* Exercise brief *
Restate word for word the lines in the listing below, starting at the line containing "[placed_design]" and ending at the line containing "dpl_cell_area_um2 = 12600", both included; leave out the rest.

* Dataset records *
§ §
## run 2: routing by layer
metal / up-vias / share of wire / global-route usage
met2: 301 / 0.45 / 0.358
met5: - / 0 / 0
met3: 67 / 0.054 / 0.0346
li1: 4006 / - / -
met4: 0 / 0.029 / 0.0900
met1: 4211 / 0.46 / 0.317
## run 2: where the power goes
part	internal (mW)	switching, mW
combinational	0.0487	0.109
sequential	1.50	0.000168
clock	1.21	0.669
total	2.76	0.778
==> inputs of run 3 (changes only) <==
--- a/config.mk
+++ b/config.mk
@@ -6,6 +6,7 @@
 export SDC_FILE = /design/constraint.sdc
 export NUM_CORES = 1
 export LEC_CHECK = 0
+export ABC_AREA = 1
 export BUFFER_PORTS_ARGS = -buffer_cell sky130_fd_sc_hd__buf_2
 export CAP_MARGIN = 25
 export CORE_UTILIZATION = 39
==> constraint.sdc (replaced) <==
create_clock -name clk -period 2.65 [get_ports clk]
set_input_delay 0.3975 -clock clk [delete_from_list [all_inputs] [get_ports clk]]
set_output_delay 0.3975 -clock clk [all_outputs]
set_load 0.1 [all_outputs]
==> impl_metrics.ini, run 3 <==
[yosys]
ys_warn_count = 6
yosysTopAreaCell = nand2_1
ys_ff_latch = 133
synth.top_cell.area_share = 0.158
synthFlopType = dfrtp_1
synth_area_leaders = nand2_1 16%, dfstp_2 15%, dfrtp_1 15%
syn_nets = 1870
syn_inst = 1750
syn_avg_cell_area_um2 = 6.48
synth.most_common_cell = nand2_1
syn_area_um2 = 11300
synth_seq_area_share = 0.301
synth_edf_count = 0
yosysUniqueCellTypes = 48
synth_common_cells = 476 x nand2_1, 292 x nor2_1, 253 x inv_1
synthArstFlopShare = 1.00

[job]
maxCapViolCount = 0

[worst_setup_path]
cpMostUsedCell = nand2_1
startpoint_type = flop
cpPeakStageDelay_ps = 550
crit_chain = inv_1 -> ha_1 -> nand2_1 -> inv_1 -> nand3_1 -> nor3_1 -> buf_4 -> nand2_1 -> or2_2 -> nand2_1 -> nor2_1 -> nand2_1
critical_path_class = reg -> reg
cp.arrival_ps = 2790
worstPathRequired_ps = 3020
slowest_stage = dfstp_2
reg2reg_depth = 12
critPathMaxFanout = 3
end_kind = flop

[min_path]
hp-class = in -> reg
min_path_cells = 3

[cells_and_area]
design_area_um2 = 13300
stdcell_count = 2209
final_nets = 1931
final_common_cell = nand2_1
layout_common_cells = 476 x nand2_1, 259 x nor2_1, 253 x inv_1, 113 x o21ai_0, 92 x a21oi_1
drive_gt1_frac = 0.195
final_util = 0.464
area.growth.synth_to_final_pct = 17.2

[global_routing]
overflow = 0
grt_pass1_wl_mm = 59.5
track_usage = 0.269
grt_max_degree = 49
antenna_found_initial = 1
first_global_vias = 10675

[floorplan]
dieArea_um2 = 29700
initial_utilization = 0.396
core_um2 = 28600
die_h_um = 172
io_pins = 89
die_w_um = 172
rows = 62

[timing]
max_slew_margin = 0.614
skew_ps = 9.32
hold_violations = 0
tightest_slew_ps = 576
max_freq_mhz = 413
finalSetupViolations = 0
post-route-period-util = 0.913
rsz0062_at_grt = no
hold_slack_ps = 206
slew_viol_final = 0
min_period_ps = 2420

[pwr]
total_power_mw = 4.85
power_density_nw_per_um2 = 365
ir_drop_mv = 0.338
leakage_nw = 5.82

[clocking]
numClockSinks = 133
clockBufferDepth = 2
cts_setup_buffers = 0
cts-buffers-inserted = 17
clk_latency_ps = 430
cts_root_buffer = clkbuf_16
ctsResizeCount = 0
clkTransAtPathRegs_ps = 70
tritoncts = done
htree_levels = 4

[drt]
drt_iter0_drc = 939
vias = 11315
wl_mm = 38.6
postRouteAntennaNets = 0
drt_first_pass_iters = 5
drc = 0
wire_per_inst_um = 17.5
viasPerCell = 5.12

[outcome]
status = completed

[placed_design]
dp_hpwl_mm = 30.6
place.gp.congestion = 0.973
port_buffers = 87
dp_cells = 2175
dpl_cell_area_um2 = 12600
§ §
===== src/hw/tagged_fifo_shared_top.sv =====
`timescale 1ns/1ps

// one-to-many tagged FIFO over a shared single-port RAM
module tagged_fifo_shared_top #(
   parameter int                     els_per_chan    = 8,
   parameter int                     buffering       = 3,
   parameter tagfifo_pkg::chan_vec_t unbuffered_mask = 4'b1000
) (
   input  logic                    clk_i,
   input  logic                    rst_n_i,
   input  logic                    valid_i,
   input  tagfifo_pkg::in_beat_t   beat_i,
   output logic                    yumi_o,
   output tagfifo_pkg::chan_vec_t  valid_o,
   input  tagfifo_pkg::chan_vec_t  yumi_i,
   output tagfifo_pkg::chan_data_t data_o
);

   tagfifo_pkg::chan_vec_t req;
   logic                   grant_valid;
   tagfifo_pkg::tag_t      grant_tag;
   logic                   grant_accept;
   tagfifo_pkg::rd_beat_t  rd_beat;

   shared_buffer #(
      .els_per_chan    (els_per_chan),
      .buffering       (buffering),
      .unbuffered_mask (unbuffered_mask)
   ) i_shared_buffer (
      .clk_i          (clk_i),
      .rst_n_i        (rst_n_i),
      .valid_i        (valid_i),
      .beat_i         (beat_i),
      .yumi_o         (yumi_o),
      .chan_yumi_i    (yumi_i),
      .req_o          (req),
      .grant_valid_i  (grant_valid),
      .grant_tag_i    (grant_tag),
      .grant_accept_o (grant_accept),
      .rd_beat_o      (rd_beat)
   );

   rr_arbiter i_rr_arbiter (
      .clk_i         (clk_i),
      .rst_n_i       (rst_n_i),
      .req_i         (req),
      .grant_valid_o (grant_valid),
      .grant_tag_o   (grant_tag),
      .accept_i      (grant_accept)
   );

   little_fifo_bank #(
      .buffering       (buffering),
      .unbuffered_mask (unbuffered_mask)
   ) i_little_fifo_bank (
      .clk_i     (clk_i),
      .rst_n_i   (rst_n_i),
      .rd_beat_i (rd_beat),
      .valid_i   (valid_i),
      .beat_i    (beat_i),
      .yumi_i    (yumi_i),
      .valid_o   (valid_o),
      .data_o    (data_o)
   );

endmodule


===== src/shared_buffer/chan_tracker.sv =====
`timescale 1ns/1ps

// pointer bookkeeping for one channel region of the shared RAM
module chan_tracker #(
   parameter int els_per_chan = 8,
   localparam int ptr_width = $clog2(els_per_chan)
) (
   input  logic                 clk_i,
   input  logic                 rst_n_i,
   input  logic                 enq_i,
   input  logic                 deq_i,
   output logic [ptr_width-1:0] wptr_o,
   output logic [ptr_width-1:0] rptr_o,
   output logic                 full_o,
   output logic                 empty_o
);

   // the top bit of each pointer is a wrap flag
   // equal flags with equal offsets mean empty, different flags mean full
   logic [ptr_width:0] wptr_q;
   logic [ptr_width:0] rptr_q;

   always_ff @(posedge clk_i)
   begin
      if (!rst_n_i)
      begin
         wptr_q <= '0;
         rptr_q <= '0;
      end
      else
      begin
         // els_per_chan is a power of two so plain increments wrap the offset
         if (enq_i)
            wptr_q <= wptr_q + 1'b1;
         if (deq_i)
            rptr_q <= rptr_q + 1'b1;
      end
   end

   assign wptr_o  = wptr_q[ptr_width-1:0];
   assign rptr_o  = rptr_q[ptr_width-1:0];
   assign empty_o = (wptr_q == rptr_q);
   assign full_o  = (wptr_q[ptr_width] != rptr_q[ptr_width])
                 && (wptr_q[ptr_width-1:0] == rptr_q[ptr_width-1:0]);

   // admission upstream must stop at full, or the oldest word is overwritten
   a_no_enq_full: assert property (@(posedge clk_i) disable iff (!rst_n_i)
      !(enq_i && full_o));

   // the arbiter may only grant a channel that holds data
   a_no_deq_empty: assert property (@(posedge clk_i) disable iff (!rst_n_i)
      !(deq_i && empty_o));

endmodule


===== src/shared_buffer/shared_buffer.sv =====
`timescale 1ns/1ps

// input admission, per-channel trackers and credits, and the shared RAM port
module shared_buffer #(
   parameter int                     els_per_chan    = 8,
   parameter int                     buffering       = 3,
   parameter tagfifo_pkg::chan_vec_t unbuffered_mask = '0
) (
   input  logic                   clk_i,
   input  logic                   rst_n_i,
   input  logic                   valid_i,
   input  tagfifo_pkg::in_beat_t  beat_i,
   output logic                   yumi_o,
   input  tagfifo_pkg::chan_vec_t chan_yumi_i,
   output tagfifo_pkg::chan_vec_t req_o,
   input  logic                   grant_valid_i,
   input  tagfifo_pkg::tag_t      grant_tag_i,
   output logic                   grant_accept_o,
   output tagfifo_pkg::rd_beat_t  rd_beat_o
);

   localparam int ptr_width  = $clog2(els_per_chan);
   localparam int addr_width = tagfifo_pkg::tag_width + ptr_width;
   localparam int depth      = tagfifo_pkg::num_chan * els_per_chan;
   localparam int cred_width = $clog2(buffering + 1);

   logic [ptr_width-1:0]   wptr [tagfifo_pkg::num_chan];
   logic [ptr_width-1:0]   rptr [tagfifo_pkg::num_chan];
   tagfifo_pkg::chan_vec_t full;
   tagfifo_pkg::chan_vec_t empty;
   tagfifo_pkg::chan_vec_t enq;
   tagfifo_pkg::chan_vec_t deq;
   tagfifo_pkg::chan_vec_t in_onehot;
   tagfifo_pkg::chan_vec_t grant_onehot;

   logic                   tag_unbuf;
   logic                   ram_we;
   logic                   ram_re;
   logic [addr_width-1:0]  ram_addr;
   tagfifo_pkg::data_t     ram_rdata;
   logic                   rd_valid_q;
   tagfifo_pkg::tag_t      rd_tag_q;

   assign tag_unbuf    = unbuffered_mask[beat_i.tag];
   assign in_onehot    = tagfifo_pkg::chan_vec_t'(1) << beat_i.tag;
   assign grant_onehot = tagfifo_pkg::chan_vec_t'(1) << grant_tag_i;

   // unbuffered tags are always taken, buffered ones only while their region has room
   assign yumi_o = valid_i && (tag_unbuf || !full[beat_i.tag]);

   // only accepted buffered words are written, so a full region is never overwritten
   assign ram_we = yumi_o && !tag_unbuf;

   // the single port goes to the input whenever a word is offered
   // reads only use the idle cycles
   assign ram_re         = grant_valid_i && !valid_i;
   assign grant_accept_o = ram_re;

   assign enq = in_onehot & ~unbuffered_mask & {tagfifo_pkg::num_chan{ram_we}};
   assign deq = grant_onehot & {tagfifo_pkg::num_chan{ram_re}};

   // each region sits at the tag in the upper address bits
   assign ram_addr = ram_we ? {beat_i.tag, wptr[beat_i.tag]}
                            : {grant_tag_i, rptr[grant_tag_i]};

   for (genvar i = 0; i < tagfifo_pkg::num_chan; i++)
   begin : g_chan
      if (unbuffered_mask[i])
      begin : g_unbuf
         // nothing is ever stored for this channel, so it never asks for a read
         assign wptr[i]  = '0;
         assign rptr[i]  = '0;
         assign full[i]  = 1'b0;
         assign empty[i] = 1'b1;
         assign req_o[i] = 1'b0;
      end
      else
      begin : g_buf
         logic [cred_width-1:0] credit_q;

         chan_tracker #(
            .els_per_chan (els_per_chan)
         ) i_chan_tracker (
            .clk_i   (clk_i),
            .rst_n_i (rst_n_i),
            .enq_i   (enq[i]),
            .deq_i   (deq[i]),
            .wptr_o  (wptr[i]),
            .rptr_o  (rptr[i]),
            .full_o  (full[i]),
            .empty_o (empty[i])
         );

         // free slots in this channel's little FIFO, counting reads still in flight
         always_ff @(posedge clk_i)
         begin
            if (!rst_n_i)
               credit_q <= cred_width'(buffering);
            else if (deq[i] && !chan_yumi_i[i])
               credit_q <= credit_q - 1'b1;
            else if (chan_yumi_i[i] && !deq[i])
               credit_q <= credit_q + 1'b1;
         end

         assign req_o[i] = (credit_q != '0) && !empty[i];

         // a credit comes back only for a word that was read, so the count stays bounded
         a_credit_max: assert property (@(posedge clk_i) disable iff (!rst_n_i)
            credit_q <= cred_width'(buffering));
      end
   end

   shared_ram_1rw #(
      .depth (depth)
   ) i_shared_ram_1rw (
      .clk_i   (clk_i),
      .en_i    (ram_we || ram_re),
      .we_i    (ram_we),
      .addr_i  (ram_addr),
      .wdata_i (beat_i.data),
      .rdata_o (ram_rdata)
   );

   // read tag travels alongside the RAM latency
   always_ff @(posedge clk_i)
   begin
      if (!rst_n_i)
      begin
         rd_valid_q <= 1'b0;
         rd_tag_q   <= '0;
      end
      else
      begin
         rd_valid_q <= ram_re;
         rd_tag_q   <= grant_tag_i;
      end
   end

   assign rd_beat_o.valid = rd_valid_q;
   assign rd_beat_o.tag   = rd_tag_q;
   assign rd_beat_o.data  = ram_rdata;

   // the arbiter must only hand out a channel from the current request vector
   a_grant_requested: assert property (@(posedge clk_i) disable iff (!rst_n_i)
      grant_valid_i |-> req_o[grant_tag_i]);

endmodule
§ §
* Reply to the task *
[placed_design]
dp_hpwl_mm = 30.6
place.gp.congestion = 0.973
port_buffers = 87
dp_cells = 2175
dpl_cell_area_um2 = 12600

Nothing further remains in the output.